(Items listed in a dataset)

:::::

**src/rtl/mc_pkg.sv**
```systemverilog
// Shared types and encodings for the multicycle ARM control unit.
package mc_pkg;

  typedef enum logic [3:0] {
    StFetch,
    StDecode,
    StMemAdr,
    StMemRd,
    StMemWb,
    StMemWr,
    StExecR,
    StExecI,
    StAluWb,
    StBranch
  } mc_state_e;

  // ALU operations; the 2-bit encodings are the low bits of the 3-bit ones.
  localparam logic [2:0] AluAdd = 3'b000;
  localparam logic [2:0] AluSub = 3'b001;
  localparam logic [2:0] AluAnd = 3'b010;
  localparam logic [2:0] AluOrr = 3'b011;
  localparam logic [2:0] AluEor = 3'b100;

  // Data-processing cmd field, Funct[4:1].
  localparam logic [3:0] CmdAnd = 4'b0000;
  localparam logic [3:0] CmdEor = 4'b0001;
  localparam logic [3:0] CmdSub = 4'b0010;
  localparam logic [3:0] CmdAdd = 4'b0100;
  localparam logic [3:0] CmdCmp = 4'b1010;
  localparam logic [3:0] CmdOrr = 4'b1100;

  localparam logic [3:0] CondEq = 4'h0;
  localparam logic [3:0] CondNe = 4'h1;
  localparam logic [3:0] CondCs = 4'h2;
  localparam logic [3:0] CondCc = 4'h3;
  localparam logic [3:0] CondMi = 4'h4;
  localparam logic [3:0] CondPl = 4'h5;
  localparam logic [3:0] CondVs = 4'h6;
  localparam logic [3:0] CondVc = 4'h7;
  localparam logic [3:0] CondHi = 4'h8;
  localparam logic [3:0] CondLs = 4'h9;
  localparam logic [3:0] CondGe = 4'hA;
  localparam logic [3:0] CondLt = 4'hB;
  localparam logic [3:0] CondGt = 4'hC;
  localparam logic [3:0] CondLe = 4'hD;
  localparam logic [3:0] CondAl = 4'hE;

  localparam logic [1:0] ResAluOut    = 2'b00;
  localparam logic [1:0] ResData      = 2'b01;
  localparam logic [1:0] ResAluResult = 2'b10;

  localparam logic [1:0] SrcBRd2  = 2'b00;
  localparam logic [1:0] SrcBExt  = 2'b01;
  localparam logic [1:0] SrcBFour = 2'b10;

endpackage

```
**src/rtl/cond_unit.sv**
```systemverilog
// NZCV flag register and condition evaluation; cond_ex is latched once per instruction.
module cond_unit #(
  parameter bit FULL_COND = 1'b1
) (
  input  logic       clk,
  input  logic       reset,
  input  logic [3:0] cond_i,
  input  logic [3:0] alu_flags_i,
  input  logic       flag_we_nz_i,
  input  logic       flag_we_cv_i,
  input  logic       cond_ex_we_i,
  output logic       cond_ex_o
);
  import mc_pkg::*;

  logic [3:0] flags_q, flags_d;
  logic       cond_ex_q, cond_ex_d;
  logic       cond_met;
  logic       n, z, c, v;

  assign {n, z, c, v} = flags_q;

  always_comb begin
    cond_met = 1'b0;
    if (FULL_COND) begin
      case (cond_i)
        CondEq:  cond_met = z;
        CondNe:  cond_met = ~z;
        CondCs:  cond_met = c;
        CondCc:  cond_met = ~c;
        CondMi:  cond_met = n;
        CondPl:  cond_met = ~n;
        CondVs:  cond_met = v;
        CondVc:  cond_met = ~v;
        CondHi:  cond_met = c & ~z;
        CondLs:  cond_met = ~c | z;
        CondGe:  cond_met = (n == v);
        CondLt:  cond_met = (n != v);
        CondGt:  cond_met = ~z & (n == v);
        CondLe:  cond_met = z | (n != v);
        CondAl:  cond_met = 1'b1;
        default: cond_met = 1'b0;
      endcase
    end else begin
      case (cond_i)
        CondEq:  cond_met = z;
        CondNe:  cond_met = ~z;
        CondAl:  cond_met = 1'b1;
        default: cond_met = 1'b0;
      endcase
    end
  end

  always_comb begin
    flags_d = flags_q;
    if (flag_we_nz_i) flags_d[3:2] = alu_flags_i[3:2];
    if (flag_we_cv_i) flags_d[1:0] = alu_flags_i[1:0];
    cond_ex_d = cond_ex_we_i ? cond_met : cond_ex_q;
  end

  always_ff @(posedge clk) begin
    if (reset) begin
      flags_q   <= 4'b0000;
      cond_ex_q <= 1'b0;
    end else begin
      flags_q   <= flags_d;
      cond_ex_q <= cond_ex_d;
    end
  end

  assign cond_ex_o = cond_ex_q;

endmodule

```
**src/rtl/multicycle_ctrl.sv**
```systemverilog
// Multicycle ARM control unit: main FSM, data-processing decode and write gating.
module multicycle_ctrl #(
  parameter int unsigned ALUCTRL_W = 2,
  parameter bit          FULL_COND = 1'b1
) (
  input  logic                 clk,
  input  logic                 reset,
  input  logic [3:0]           Cond,
  input  logic [1:0]           Op,
  input  logic [5:0]           Funct,
  input  logic [3:0]           Rd,
  input  logic [3:0]           ALUFlags,
  output logic                 PCWrite,
  output logic                 MemWrite,
  output logic                 RegWrite,
  output logic                 IRWrite,
  output logic                 AdrSrc,
  output logic [1:0]           ResultSrc,
  output logic                 ALUSrcA,
  output logic [1:0]           ALUSrcB,
  output logic [1:0]           ImmSrc,
  output logic [1:0]           RegSrc,
  output logic [ALUCTRL_W-1:0] ALUControl,
  output logic                 Illegal
);
  import mc_pkg::*;

  mc_state_e            state_q, state_d;
  logic [ALUCTRL_W-1:0] dp_alu;
  logic                 dp_nowrite, dp_arith, dp_cmp;
  logic                 cond_ex;
  logic                 flag_we_nz, flag_we_cv, cond_ex_we;
  logic                 rd_pc, dp_wb;

  assign rd_pc = (Rd == 4'hF);
  assign dp_wb = cond_ex & ~dp_nowrite;

  cond_unit #(
    .FULL_COND(FULL_COND)
  ) u_cond (
    .clk          (clk),
    .reset        (reset),
    .cond_i       (Cond),
    .alu_flags_i  (ALUFlags),
    .flag_we_nz_i (flag_we_nz),
    .flag_we_cv_i (flag_we_cv),
    .cond_ex_we_i (cond_ex_we),
    .cond_ex_o    (cond_ex)
  );

  // Unknown cmd codes execute as ADD but never write back.
  always_comb begin
    dp_alu     = ALUCTRL_W'(AluAdd);
    dp_nowrite = 1'b0;
    dp_arith   = 1'b1;
    dp_cmp     = 1'b0;
    case (Funct[4:1])
      CmdAdd: dp_alu = ALUCTRL_W'(AluAdd);
      CmdSub: dp_alu = ALUCTRL_W'(AluSub);
      CmdAnd: begin
        dp_alu   = ALUCTRL_W'(AluAnd);
        dp_arith = 1'b0;
      end
      CmdOrr: begin
        dp_alu   = ALUCTRL_W'(AluOrr);
        dp_arith = 1'b0;
      end
      CmdCmp: begin
        dp_alu     = ALUCTRL_W'(AluSub);
        dp_nowrite = 1'b1;
        dp_cmp     = 1'b1;
      end
      CmdEor: begin
        if (ALUCTRL_W >= 3) begin
          dp_alu   = ALUCTRL_W'(AluEor);
          dp_arith = 1'b0;
        end
      end
      default: dp_nowrite = 1'b1;
    endcase
  end

  always_comb begin
    ImmSrc = 2'b00;
    RegSrc = 2'b00;
    case (Op)
      2'b01: begin
        ImmSrc = 2'b01;
        RegSrc = {~Funct[0], 1'b0};
      end
      2'b10: begin
        ImmSrc = 2'b10;
        RegSrc = 2'b01;
      end
      default: ;
    endcase
  end

  always_ff @(posedge clk) begin
    if (reset) state_q <= StFetch;
    else       state_q <= state_d;
  end

  always_comb begin
    state_d    = state_q;
    PCWrite    = 1'b0;
    MemWrite   = 1'b0;
    RegWrite   = 1'b0;
    IRWrite    = 1'b0;
    AdrSrc     = 1'b0;
    ResultSrc  = ResAluOut;
    ALUSrcA    = 1'b0;
    ALUSrcB    = SrcBRd2;
    ALUControl = ALUCTRL_W'(AluAdd);
    Illegal    = 1'b0;
    flag_we_nz = 1'b0;
    flag_we_cv = 1'b0;
    cond_ex_we = 1'b0;
    unique case (state_q)
      StFetch: begin
        IRWrite   = 1'b1;
        ALUSrcA   = 1'b1;
        ALUSrcB   = SrcBFour;
        ResultSrc = ResAluResult;
        PCWrite   = 1'b1;
        state_d   = StDecode;
      end
      StDecode: begin
        ALUSrcA    = 1'b1;
        ALUSrcB    = SrcBFour;
        cond_ex_we = 1'b1;
        unique case (Op)
          2'b00: state_d = Funct[5] ? StExecI : StExecR;
          2'b01: state_d = StMemAdr;
          2'b10: state_d = StBranch;
          2'b11: begin
            Illegal = 1'b1;
            state_d = StFetch;
          end
        endcase
      end
      StMemAdr: begin
        ALUSrcB = SrcBExt;
        state_d = Funct[0] ? StMemRd : StMemWr;
      end
      StMemRd: begin
        AdrSrc  = 1'b1;
        state_d = StMemWb;
      end
      StMemWb: begin
        ResultSrc = ResData;
        RegWrite  = cond_ex;
        PCWrite   = cond_ex & rd_pc;
        state_d   = StFetch;
      end
      StMemWr: begin
        AdrSrc   = 1'b1;
        MemWrite = cond_ex;
        state_d  = StFetch;
      end
      StExecR, StExecI: begin
        ALUSrcB    = (state_q == StExecI) ? SrcBExt : SrcBRd2;
        ALUControl = dp_alu;
        flag_we_nz = cond_ex & (Funct[0] | dp_cmp);
        flag_we_cv = cond_ex & (Funct[0] | dp_cmp) & dp_arith;
        state_d    = StAluWb;
      end
      StAluWb: begin
        RegWrite = dp_wb;
        PCWrite  = dp_wb & rd_pc;
        state_d  = StFetch;
      end
      StBranch: begin
        ALUSrcB   = SrcBExt;
        ResultSrc = ResAluResult;
        PCWrite   = cond_ex;
        state_d   = StFetch;
      end
      default: state_d = StFetch;
    endcase
    // Reset must never leak an architectural write, whatever the current state.
    if (reset) begin
      PCWrite    = 1'b0;
      MemWrite   = 1'b0;
      RegWrite   = 1'b0;
      IRWrite    = 1'b0;
      Illegal    = 1'b0;
      flag_we_nz = 1'b0;
      flag_we_cv = 1'b0;
      cond_ex_we = 1'b0;
    end
  end

endmodule

```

:::::

How many lines in the records hold the string "parameter"? Reply with the number alone.

3